Stored data →
[src/rtl/wdt_prescaled.sv]
module wdt_prescaled #(
  parameter int CNT_W      = 16,
  parameter int PRE_W      = 8,
  parameter int RST_CYCLES = 128,
  parameter int RESET_LOAD = 32'h8000
) (
  input  logic        clk,
  input  logic        rst_n,
  input  logic        bus_sel,
  input  logic        bus_wr,
  input  logic [3:0]  bus_addr,
  input  logic [31:0] bus_wdata,
  output logic [31:0] bus_rdata,
  input  logic        dbg_ack,
  output logic        irq,
  output logic        rst_req
);
  localparam int DIV_W = 7;
  localparam int RC_W  = $clog2(RST_CYCLES + 1);

  logic             r_rst_en, r_irq_en, r_en, r_dbgmask;
  logic [1:0]       r_div;
  logic [PRE_W-1:0] r_pre;
  logic [CNT_W-1:0] data_q, cnt_q;
  logic [PRE_W-1:0] pre_cnt;
  logic [DIV_W-1:0] div_cnt, div_last;
  logic [RC_W-1:0]  rst_left;
  logic             irq_flag;
  logic             wr_ctrl, wr_data, wr_cnt, wr_clr;
  logic             pre_tick, tick, expire, muted;

  assign wr_ctrl  = bus_sel & bus_wr & (bus_addr[3:2] == 2'd0);
  assign wr_data  = bus_sel & bus_wr & (bus_addr[3:2] == 2'd1);
  assign wr_cnt   = bus_sel & bus_wr & (bus_addr[3:2] == 2'd2);
  assign wr_clr   = bus_sel & bus_wr & (bus_addr[3:2] == 2'd3);

  assign div_last = DIV_W'((8'd16 << r_div) - 8'd1);
  assign pre_tick = r_en & (pre_cnt == r_pre);
  assign tick     = pre_tick & ((div_cnt & div_last) == div_last);
  assign expire   = tick & (cnt_q == '0) & ~wr_cnt;
  assign muted    = r_dbgmask & dbg_ack;
  assign irq      = irq_flag & ~muted;
  assign rst_req  = (rst_left != '0) & ~muted;

  always_ff @(posedge clk or negedge rst_n) begin
    if (!rst_n) begin
      r_rst_en  <= 1'b0;
      r_irq_en  <= 1'b0;
      r_en      <= 1'b0;
      r_dbgmask <= 1'b0;
      r_div     <= '0;
      r_pre     <= '0;
    end else if (wr_ctrl) begin
      r_rst_en  <= bus_wdata[0];
      r_irq_en  <= bus_wdata[2];
      r_div     <= bus_wdata[4:3];
      r_en      <= bus_wdata[5];
      r_pre     <= bus_wdata[8 +: PRE_W];
      r_dbgmask <= bus_wdata[16];
    end
  end

  always_ff @(posedge clk or negedge rst_n) begin
    if (!rst_n) begin
      pre_cnt <= '0;
      div_cnt <= '0;
    end else if (!r_en) begin
      pre_cnt <= '0;
      div_cnt <= '0;
    end else if (pre_tick) begin
      pre_cnt <= '0;
      div_cnt <= div_cnt + 1'b1;
    end else begin
      pre_cnt <= pre_cnt + 1'b1;
    end
  end

  always_ff @(posedge clk or negedge rst_n) begin
    if (!rst_n) begin
      data_q <= CNT_W'(RESET_LOAD);
      cnt_q  <= CNT_W'(RESET_LOAD);
    end else begin
      if (wr_data) data_q <= bus_wdata[CNT_W-1:0];
      if (wr_cnt)      cnt_q <= bus_wdata[CNT_W-1:0];
      else if (expire) cnt_q <= data_q;
      else if (tick)   cnt_q <= cnt_q - 1'b1;
    end
  end

  always_ff @(posedge clk or negedge rst_n) begin
    if (!rst_n) begin
      irq_flag <= 1'b0;
      rst_left <= '0;
    end else begin
      if (expire && r_irq_en) irq_flag <= 1'b1;
      else if (wr_clr)        irq_flag <= 1'b0;
      if (expire && r_rst_en)   rst_left <= RC_W'(RST_CYCLES);
      else if (rst_left != '0) rst_left <= rst_left - 1'b1;
    end
  end

  always_comb begin
    case (bus_addr[3:2])
      2'd0:    bus_rdata = {15'b0, r_dbgmask, (8)'(r_pre), 2'b0, r_en, r_div, r_irq_en, 1'b0, r_rst_en};
      2'd1:    bus_rdata = 32'(data_q);
      2'd2:    bus_rdata = 32'(cnt_q);
      default: bus_rdata = '0;
    endcase
  end
endmodule


[config.mk]
export PLATFORM = sky130hd
export DESIGN_NAME = wdt_prescaled
export DESIGN_NICKNAME = d
export VERILOG_FILES = /design/src/rtl/wdt_prescaled.sv
export SDC_FILE = /design/constraint.sdc
export NUM_CORES = 1
export LEC_CHECK = 0
export ABC_CLOCK_PERIOD_IN_PS = 2000
export BUFFER_PORTS_ARGS = -buffer_cell sky130_fd_sc_hd__buf_4
export CAP_MARGIN = 25
export CORE_UTILIZATION = 30
export DETAILED_ROUTE_END_ITERATION = 10
export GPL_TIMING_DRIVEN = 0
export MAX_ROUTING_LAYER = met4
export PLACE_DENSITY = 0.62
export SLEW_MARGIN = 20
export SYNTH_ARGS = -nofsm -noshare
export SYNTH_HDL_FRONTEND = slang
export SYNTH_SLANG_ARGS = --single-unit
[constraint.sdc]
create_clock -name clk -period 2 [get_ports clk]
set_clock_uncertainty 0.05 [all_clocks]
set_input_delay 0.4 -clock clk [delete_from_list [all_inputs] [get_ports clk]]
set_output_delay 0.4 -clock clk [all_outputs]
set_load 0.01 [all_outputs]
==> results.py <==
metrics = {
    "sta": {
        "max_slew_margin_vs_limit": 0.388,
        "fmaxAchievable_ghz": 0.443,
        "drv_slew": 0,
        "finalHoldViolations": 0,
        "fin_ws_ps": -256,
        "timing.setup.tns_ps": -1650,
        "fin_crit_ps": 2260,
        "fin_crit_sh": 1.13,
        "timing.final.setup_violations": 26,
        "worst_margin_pin_slew_ps": 919,
        "setup_repair_after_global_routing_missed_its_margin": "yes",
    },
    "job": {
        "drv_cap": 0,
    },
    "logic_synthesis": {
        "post_synth.cell_area_avg_um2": 9.74,
        "yosys.area.top_type": "dfrtp_1",
        "ys_seq_area_frac": 0.429,
        "synth_seq_cells": 70,
        "synth-edff-count": 0,
        "post_synthesis_cell_area_mm2": 0.00409,
        "yosys.cell_types.count": 50,
        "synth.top_cell.area_share": 0.416,
        "post_synth_inst_count": 420,
        "async_flop_share": 1.00,
        "synth_top_cells_by_area": "dfrtp_1, mux2_2, xor2_1",
        "synth.yosys.warnings": 0,
        "postSynth.topFlopCell": "dfrtp_1",
    },
    "power": {
        "post-layout-total-power_mw": 4.65,
        "p_leak_nw": 2.42,
        "vdd.ir_drop.worst_v": 0.000402,
        "power_per_cell_area_mw_per_mm2": 848,
    },
    "clocking": {
        "cts.path.max_buffers": 2,
        "clk_latency_ps": 340,
        "number_of_clock_sinks": 70,
        "cts.reportedPaths.clkPinSlew_ps": 50,
        "hold_buffers": 0,
        "clock-root-buffer": "clkbuf_16",
        "clock_tree_from_tritoncts": "done",
        "h-tree-depth": 3,
        "tritoncts.num_buffers": 9,
    },
    "grt": {
        "maximum_number_of_pins_on_one_net_before_global_route_repair": 71,
        "groute.usage.overall": 0.170,
        "antenna_found_initial": 0,
        "global_route.overflow_total": 0,
        "global_route_wire_length_before_repair_um": 18200,
        "first_global_vias": 3468,
    },
    "routing": {
        "antenna_left": 0,
        "dr.first_iter.drc_count": 199,
        "vias_per_cell": 5.06,
        "avgRoutedWirePerCell_um": 16.4,
        "num_vias": 3429,
        "first_pass_iters": 5,
        "drcViolationCount": 0,
        "finalWirelength_um": 11100,
    },
    "place": {
        "number_of_buffers_inserted_by_port_buffering": 40,
        "dp_slack_ps": -646,
        "dp.cells": 650,
        "weighted_congestion_reported_at_the_end_of_routability_driven_placement": 0.854,
        "detailed_place_hpwl_um": 7290,
    },
    "setup_path": {
        "worst_setup_path_end_kind": "primary output",
        "critical-path-max-stage-delay_ps": 570,
        "cp-start-kind": "register",
        "critical_path_rt_ps": 1550,
        "worst_path_max_delay_cell": "or4_4",
        "critical_path_fanouts_max": 3,
        "worst-path-buf-inv": 1,
        "cpLargestDelayFamily": "simple AND/OR/NAND/NOR gates",
        "timing.critical_path.cells": "or4_4 -> nor4b_4 -> a21oi_1 -> buf_4",
        "type_of_the_worst_setup_path": "register to primary output",
        "cp.arrival_ps": 1810,
    },
    "floorplanning": {
        "core_region_area_mm2": 0.0132,
        "top_level_ports": 75,
        "die_boundary_height_um": 119,
        "die_w_um": 119,
        "start_util": 0.309,
        "floorplan.rows": 42,
        "die_area_mm2": 0.0141,
    },
    "min_path": {
        "hold_path_class": "input port to async pin",
    },
    "final_layout": {
        "final_common_cell": "dfrtp_1",
        "final_cell_count_no_fill": 678,
        "layout-area-overhead-vs-synth_pct": 33.9,
        "final_util": 0.414,
        "n_fill_cell": 1287,
        "number_of_nets_in_the_finished_design": 544,
        "antenna-diode-count": 0,
        "post_route_cells_drive_above_1_share": 0.371,
        "final_cell_mix": "dfrtp_1, buf_4, nand2_1",
    },
    "status": {
        "violations": "setup timing",
        "outcome": "finished, violations left",
    },
}
-- layout make-up --
type	instances	area, um^2	area share
buffer	37	263	0.0480
clock buffer	11	233	0.0425
clock inverter	5	75.1	0.0137
inverter	5	18.8	0.00343
multi-input combinational	320	2440	0.446
sequential	70	1760	0.321
tap	176	220	0.0402
timing repair buffer	54	468	0.0854
-- repair_timing --
action	4_1_cts	5_1_grt
setup buffers	9	3
gates resized for setup	62	37
cloned	2	0
setup endpoints to repair	61	56
pin swaps	40	13
endpoints found under the hold margin	0	0
-- state kept, by name, summed over array words and instances, names as in the netlist, 2 cells and up --
signal,flops
cnt_q,16
r_pre,8
pre_cnt,8
r_div,2
data_q,16
rst_left,8
div_cnt,7
-- worst register-to-register path: stages (launching register included) --
cell     delay [ps]
dfrtp_1         410
xor2_1          170
nor4_2          390
nand2_2         110
or4_4           490
buf_8           170
a22oi_2         140
o21ai_1          90
-- per-layer routing --
layer | vias to the layer above | routed length (um) | GRT usage
met5 | - | 0 | -
met4 | 0 | 167 | 0.0514
met3 | 18 | 722 | 0.0401
met2 | 108 | 5420 | 0.269
met1 | 1695 | 4820 | 0.216
li1 | 1608 | - | -
-- metrics by stage --
step	hold WS, ps	cell area [um^2]
floorplan	54.4	4160
global placement	435	4680
detailed placement	434	4680
CTS	190	5340
global route	234	5480
finish	135	5480
-- synthesized netlist by cell type, drive strengths merged (2+ instances only) --
cell type,number
and3,6
a21boi,4
mux2,30
inv,5
dfrtp,68
nor4b,2
or3,2
xnor2,9
o211ai,8
o21ai,30
nand4b,2
nand3,13
a22o,3
ha,6
a21oi,18
nor3,8
nand4,4
xor2,27
nor2b,4
buf,21
and2,5
nor4,8
mux2i,14
clkbuf,18
nor2,31
nand2,44
dfstp,2
or4,5
nor3b,2
nand3b,2
nand2b,3
a2bb2oi,6
-- where the power goes --
part	switching (mW)	leakage (nW)	internal, mW
registers	0.285	0.850	1.64
logic	0.510	1.41	0.532
clock network	0.596	0.153	1.09
total	1.39	2.42	3.26
-- final timing paths --
kind                             end  slack (ps)  depth (start not counted)          start
hold reg to reg             irq_flag         440                          1       irq_flag
setup reg to reg            cnt_q[1]        -130                          7       r_pre[2]
hold / removal             data_q[2]         140                          1          rst_n
setup / recovery             rst_req        -260                          4    rst_left[5]
min in group clk           cnt_q[10]         240                          3  bus_wdata[10]
max in group asynchronous   cnt_q[3]        1110                          1          rst_n
-- cell families after synthesis --
group,Yosys count,share of synthesized area
flops,70,0.429
simple gates,142,0.185
buf+inv,44,0.0563
mux,44,0.117
fa+ha+maj,6,0.0184
other cells,1,0.000917
xor+xnor,36,0.0771
compound gates,77,0.116
Note: power is estimated with default switching activity, not from simulation.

PROBLEM DESCRIPTION → Out of the data above, give again only the lines starting at the one holding "else if (tick)" and ending at the one holding "case (bus_addr[3:2])", unchanged.

RESULT FOR THIS TASK →
      else if (tick)   cnt_q <= cnt_q - 1'b1;
    end
  end

  always_ff @(posedge clk or negedge rst_n) begin
    if (!rst_n) begin
      irq_flag <= 1'b0;
      rst_left <= '0;
    end else begin
      if (expire && r_irq_en) irq_flag <= 1'b1;
      else if (wr_clr)        irq_flag <= 1'b0;
      if (expire && r_rst_en)   rst_left <= RC_W'(RST_CYCLES);
      else if (rst_left != '0) rst_left <= rst_left - 1'b1;
    end
  end

  always_comb begin
    case (bus_addr[3:2])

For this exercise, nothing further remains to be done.